*What you are asked to do:* Output nothing but the lines from the first line of the entries to the line with "localparam int LOAD_W", inclusive, exactly as they read.

(Input data begins)

==> src/ndc_pkg.sv <==
`timescale 1ns / 1ps
// ----------------------------------------------------------------------------
// ndc_pkg
// Shared widths, register indexes, controller command types and helpers
// for the network delay calculator.
// ----------------------------------------------------------------------------
package ndc_pkg;

  localparam int NODES       = 16;
  localparam int NODE_W      = 4;
  localparam int TABLE_DEPTH = NODES * NODES;
  localparam int TABLE_IDX_W = $clog2(TABLE_DEPTH);

  localparam int TIME_W      = 48;
  localparam int SIZE_W      = 12;
  localparam int WORD_W      = 16;
  localparam int SPAN_W      = 17;
  localparam int TIME16_W    = 16;
  localparam int MODE_W      = 2;
  localparam int COUNT_W     = 16;
  localparam int CFG_IDX_W   = 3;
  localparam int CFG_DATA_W  = 17;

  localparam int PACKET_W    = SIZE_W + TIME16_W;
  localparam int LOAD_W      = COUNT_W + TIME16_W - 8;
  localparam int BASE_W      = LOAD_W + 1;

  // remainder unit: DIV_BITS quotient bits resolved per cycle
  localparam int DIV_BITS    = 4;
  localparam int DIV_STEPS   = WORD_W / DIV_BITS;
  localparam int DIV_CNT_W   = $clog2(DIV_STEPS);

  localparam logic [TIME_W-1:0]  MAX_TIME  = '1;
  localparam logic [COUNT_W-1:0] MAX_COUNT = '1;

  typedef enum logic [CFG_IDX_W-1:0] {
    CFG_CALC_MODE     = 3'd0,
    CFG_BASE_TIME     = 3'd1,
    CFG_RANDOM_SPAN   = 3'd2,
    CFG_PER_BYTE_TIME = 3'd3,
    CFG_PER_PACKET_Q8 = 3'd4,
    CFG_ENFORCE_ORDER = 3'd5
  } cfg_idx_e;

  typedef enum logic [MODE_W-1:0] {
    MODE_CONSTANT = 2'd0,
    MODE_RANDOM   = 2'd1,
    MODE_LOADED   = 2'd2,
    MODE_LOADED_X = 2'd3
  } calc_mode_e;

  typedef enum logic {
    REQ_SENT      = 1'b0,
    REQ_DELIVERED = 1'b1
  } req_type_e;

  typedef struct packed {
    logic [MODE_W-1:0]   calc_mode;
    logic [TIME16_W-1:0] base_time;
    logic [SPAN_W-1:0]   random_span;
    logic [TIME16_W-1:0] per_byte_time;
    logic [TIME16_W-1:0] per_packet_q8;
    logic                enforce_order;
  } cfg_t;

  typedef struct packed {
    logic load;
    logic dec;
    logic div_step;
    logic base;
    logic order;
    logic sum;
    logic out_load;
  } ctrl_cmd_t;

  typedef struct packed {
    logic in_valid;
    logic in_delivered;
    logic out_free;
  } ctrl_status_t;

  function automatic logic [TIME_W-1:0] sat_time(input logic [TIME_W:0] v);
    sat_time = v[TIME_W] ? MAX_TIME : v[TIME_W-1:0];
  endfunction

endpackage

==> src/ndc_cfg.sv <==
`timescale 1ns / 1ps
// ----------------------------------------------------------------------------
// ndc_cfg
// Configuration register file, written through a plain write port.
// ----------------------------------------------------------------------------
module ndc_cfg (
  input  logic                              clk_i,
  input  logic                              rst_ni,
  input  logic                              cfg_we_i,
  input  logic [ndc_pkg::CFG_IDX_W-1:0]     cfg_index_i,
  input  logic [ndc_pkg::CFG_DATA_W-1:0]    cfg_data_i,
  output ndc_pkg::cfg_t                     cfg_o
);

  ndc_pkg::cfg_t cfg_q, cfg_d;

  always_comb begin
    cfg_d = cfg_q;
    if (cfg_we_i) begin
      case (ndc_pkg::cfg_idx_e'(cfg_index_i))
        ndc_pkg::CFG_CALC_MODE:
          cfg_d.calc_mode = cfg_data_i[ndc_pkg::MODE_W-1:0];
        ndc_pkg::CFG_BASE_TIME:
          cfg_d.base_time = cfg_data_i[ndc_pkg::TIME16_W-1:0];
        ndc_pkg::CFG_RANDOM_SPAN:
          cfg_d.random_span = cfg_data_i[ndc_pkg::SPAN_W-1:0];
        ndc_pkg::CFG_PER_BYTE_TIME:
          cfg_d.per_byte_time = cfg_data_i[ndc_pkg::TIME16_W-1:0];
        ndc_pkg::CFG_PER_PACKET_Q8:
          cfg_d.per_packet_q8 = cfg_data_i[ndc_pkg::TIME16_W-1:0];
        ndc_pkg::CFG_ENFORCE_ORDER:
          cfg_d.enforce_order = cfg_data_i[0];
        default: begin
        end
      endcase
    end
  end

  always_ff @(posedge clk_i or negedge rst_ni) begin
    if (!rst_ni) begin
      cfg_q.calc_mode     <= ndc_pkg::MODE_CONSTANT;
      cfg_q.base_time     <= '0;
      cfg_q.random_span   <= ndc_pkg::SPAN_W'(1);
      cfg_q.per_byte_time <= '0;
      cfg_q.per_packet_q8 <= '0;
      cfg_q.enforce_order <= 1'b1;
    end else begin
      cfg_q <= cfg_d;
    end
  end

  assign cfg_o = cfg_q;

endmodule

==> config.mk <==
export PLATFORM = sky130hd
export DESIGN_NAME = ndc_cfg
export DESIGN_NICKNAME = d
export VERILOG_FILES = /design/src/ndc_pkg.sv /design/src/ndc_cfg.sv
export SDC_FILE = /design/constraint.sdc
export NUM_CORES = 1
export LEC_CHECK = 0
export BUFFER_PORTS_ARGS = -buffer_cell sky130_fd_sc_hd__buf_2
export CAP_MARGIN = 15
export CORE_MARGIN = 1.5
export CORE_UTILIZATION = 52
export CTS_BUF_LIST = sky130_fd_sc_hd__clkbuf_4 sky130_fd_sc_hd__clkbuf_8
export DETAILED_ROUTE_END_ITERATION = 16
export PLACE_DENSITY = 0.82
export SLEW_MARGIN = 15
export SYNTH_ARGS = -nofsm -noshare
export SYNTH_HDL_FRONTEND = slang
export SYNTH_SLANG_ARGS = --single-unit
==> constraint.sdc <==
create_clock -name clk_i -period 0.88 [get_ports clk_i]
set_input_delay 0.176 -clock clk_i [delete_from_list [all_inputs] [get_ports clk_i]]
set_output_delay 0.176 -clock clk_i [all_outputs]
set_load 0.1 [all_outputs]
==> metrics.txt, run 1 <==
GPL Wtd Cong about 0.74; most frequent cell after synthesis dfrtp_1; H-tree level count 3; Exit stage clock tree synthesis; Post-Syn Area per Cell 18.20 sq um; Yosys top cell by area dfrtp_1; port bufs 90; Seq/Total Area, Yosys 62.85%; share of the synthesized area in the top cell type around three fifths; # placed instances 316; syn nets 172; io pins a little over 90; Detailed Place HPWL between 5 and 6 mm; Yosys cell types 11; Synth Register Bits 68; Syn. warnings 0; stop err [ERROR DPL-0038] Utilization greater than 100%, impossible to legalize; clk sink count 68; Initial Util 53.43%; Commonest cells post-synth dfrtp_1, mux2_2, mux2_4; TritonCTS buffer count 9; outcome aborted with a tool error; chip width 75.21 um; top cells by area, synth dfrtp_1, mux2_2, mux2_4; cells after synthesis roughly 150; number of flops mapped to enable cells by yosys 0; Post-Syn Area 2711 sq um; Core Rows 26; die span in y 75.21 um; ys flop type dfrtp_1; CTS max path bufs 2; Post-synth ARST share 100.0%; Post-CTS Hold Buffers 1; post_cts resized 68; root buffer cell clkbuf_8; Setup Buffers After CTS 25
cells by family after synthesis:
| group | after synthesis | share of synthesized area (%) |
|---|---|---|
| buffers and inverters | 7 | 3.553 |
| DFF | 68 | 62.85 |
| and+or+nand+nor | 6 | 2.584 |
| muxes | 68 | 31.01 |
per-stage QoR:
stage | setup WS, ns | cell area [sq um]
after detailed placement | -0.4492 | 4607
after floorplan | -0.2526 | 3005
after global placement | -0.4041 | 4607
==> run 2, diff against run 1 <==
Settings changed: CORE_UTILIZATION 52 to 40, CTS_BUF_LIST sky130_fd_sc_hd__clkbuf_4 sky130_fd_sc_hd__clkbuf_8 to default, PLACE_DENSITY 0.82 to default, PLACE_DENSITY_LB_ADDON from default to 0.15.
==> metrics.txt, run 2 <==
average routed wire per standard cell just over 20 um; top cells by area, synth dfrtp_1, mux2_2, mux2_4; clk sink count 68; number of flops mapped to enable cells by yosys 0; io pins between 90 and 100; GRT overflow 0; worst-path maximum fanout 2; cells after synthesis 149; Bufs and invs on worst path 1; max reg flops 68; initial antenna violation count 0; Clock Latency Late Sink between 0.3 and 0.4 ns; R2R cell count 2; Peak Freq about 760 MHz; port bufs 90; failing checks design-rule violations, negative setup slack; CP startpoint kind flop; GPL Wtd Cong 0.6671; ys flop type dfrtp_1; Yosys cell types 11; number of cells on the critical path 1; Worst VDD drop 2.228 mV; vias in the first global route between 1500 and 2000; Filler Cells Inserted 318; H-tree level count 3; Post-Syn Area per Cell around 18 sq um; Seq/Total Area, Yosys 62.85%; Yosys top cell by area dfrtp_1; share of cells above drive strength 1 between 90% and 100%; Leak Pwr 0.002388 uW; WS Path Type flop to output port; Total GRT Usage 22.09%; Initial Util 41.98%; Slew headroom 81.98%; chip width about 85 um; final clock skew 0 ns; Worst Max-Slew Pin Slew 0.2702 ns; HP Class input pin to flop; max_cap viols 0; initial drt markers 58; Register Area between 1500 and 2000 sq um; share of the synthesized area in the top cell type 60.91%; syn nets 172; Detailed Place HPWL between 4 and 5 mm; Ant. Diodes 0; nets 306; final instance area 5334 sq um; Via density between 4 and 5; CP startpoint cfg_o[33]; r2r setup slk -0.11 ns; global-route wire length before repair 11.74 mm; final worst slack -0.4365 ns; pwr dens 3347 nW/um^2; Final Cycle Share 149.6%; Post-synth ARST share 100.0%; Commonest cells post-synth dfrtp_1, mux2_2, mux2_4; Req. time, crit path 0.70 ns; CP Cell Sequence buf_12; most frequent cell after synthesis dfrtp_1; via count about 1800; worst reg2reg path startpoint cfg_o[67]; CP delay by family, top flip-flops; number of remaining DRC errors 5; crit-path max cell delay 0.64 ns; TritonCTS buffer count 9; largest net degree at the start of global routing 50; Syn. warnings 0; outcome complete, but fails checks; CP endpoint cfg_o[33]; Hold Fails Final Rpt 0; endpoints failing setup 132; RSZ-0062 raised after global routing yes; Placement Cell Area 4626 sq um; drt first pass iters 12; RR Endpoint cfg_o[67]; die span in y between 80 and 90 um; hold_ws 0.08163 ns; Clock Pin Slew Worst Setup and Hold Paths ~0.07 ns; most frequent cells in the layout buf_12, mux2_4, dfrtp_4, dfrtp_2, buf_6; CTS tree built; P&R area growth vs syn 96.72%; min cycle time layout 1.317 ns; area of the multi-input gates 1119 sq um; commonest non-fill, non-tap cell in the layout buf_12; die footprint 7281 sq um; Final Max Slew Viols 0; Synth Register Bits 68; core area 6459 sq um; CTS max path bufs 2; Slowest-stage cell, CP dfstp_4; drt total wl between 7 and 8 mm; Post-Syn Area 2711 sq um; post-route ant nets 0; Core Rows 29; WP data arrival approximately 1.1 ns; Critical Path End Type output port; root buffer cell clkbuf_8
run 2: cell type report:
class                   count  area share, %
clock buffers              11          2.651
flip-flops and latches     68          35.28
well taps                  77          1.806
multi-input cells          74          20.97
clock inverters             5          1.407
repair buffers            130          37.88
run 2: logic make-up after synthesis:
| kind of cell | synth area share, % |
|---|---|
| buffers and inverters | 3.553 |
| flip-flops | 62.85 |
| multiplexers | 31.01 |
| AND/OR/NAND/NOR | 2.584 |
run 2: worst min path at each step:
stage,from,endpoint,slack (ns),cells after the start
global placement,rst_ni,cfg_o[35],0.20,2
CTS,cfg_data_i[16],cfg_o[49],0.06,2
global route,cfg_data_i[16],cfg_o[49],0.07,2
floorplan,rst_ni,cfg_o[10],-0.12,0
finish,cfg_data_i[16],cfg_o[49],0.08,2
detailed placement,rst_ni,cfg_o[35],0.20,2
run 2: metal layers:
metal | up-vias | share of wire, % | global-route usage, %
li1 | 798 | - | -
met1 | 905 | 43 | 28.50
met2 | 60 | 51 | 35.93
met3 | 4 | 5.6 | 7.588
met4 | 0 | 0.47 | 5.718
met5 | - | 0 | 0
run 2: what timing repair did:
item                       in CTS  in global routing
cloned                          3                  0
setup endpoints to repair     109                128
pin swaps                       4                  2
setup buffers                  18                 15
hold endpoints to repair       66                  0
hold buffers                    1                  0
resized for setup              61                 19
run 2: metrics by stage:
| step | power (uW) | setup WS (ns) | utilization, % | std cells | TNS (ns) |
|---|---|---|---|---|---|
| 3_3_place_gp | 14340 | -0.4018 | 71.62 | 321 | -23.92 |
| 2_1_floorplan | 10650 | -0.2526 | - | 149 | -12.80 |
| 6_report | 17850 | -0.4365 | 82.58 | 365 | -20.67 |
| 5_1_grt | 18370 | -0.4687 | 82.58 | 365 | -23.11 |
| 3_5_place_dp | 14460 | -0.4246 | 71.62 | 321 | -25.05 |
| 4_1_cts | 17780 | -0.4508 | 81.48 | 359 | -21.22 |
run 2: power breakdown:
group          switching [uW]  internal (uW)  total [uW]  leakage (uW)
Sequential                847           4150        4990      0.000744
Combinational            6010           4060       10100       0.00153
Clock                    1130           1660        2790      0.000113
Total                    7990           9860       17900       0.00239
No activity file was read; power rests on OpenSTA's default activity.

(Input data ends)

*Your solution:*
==> src/ndc_pkg.sv <==
`timescale 1ns / 1ps
// ----------------------------------------------------------------------------
// ndc_pkg
// Shared widths, register indexes, controller command types and helpers
// for the network delay calculator.
// ----------------------------------------------------------------------------
package ndc_pkg;

  localparam int NODES       = 16;
  localparam int NODE_W      = 4;
  localparam int TABLE_DEPTH = NODES * NODES;
  localparam int TABLE_IDX_W = $clog2(TABLE_DEPTH);

  localparam int TIME_W      = 48;
  localparam int SIZE_W      = 12;
  localparam int WORD_W      = 16;
  localparam int SPAN_W      = 17;
  localparam int TIME16_W    = 16;
  localparam int MODE_W      = 2;
  localparam int COUNT_W     = 16;
  localparam int CFG_IDX_W   = 3;
  localparam int CFG_DATA_W  = 17;

  localparam int PACKET_W    = SIZE_W + TIME16_W;
  localparam int LOAD_W      = COUNT_W + TIME16_W - 8;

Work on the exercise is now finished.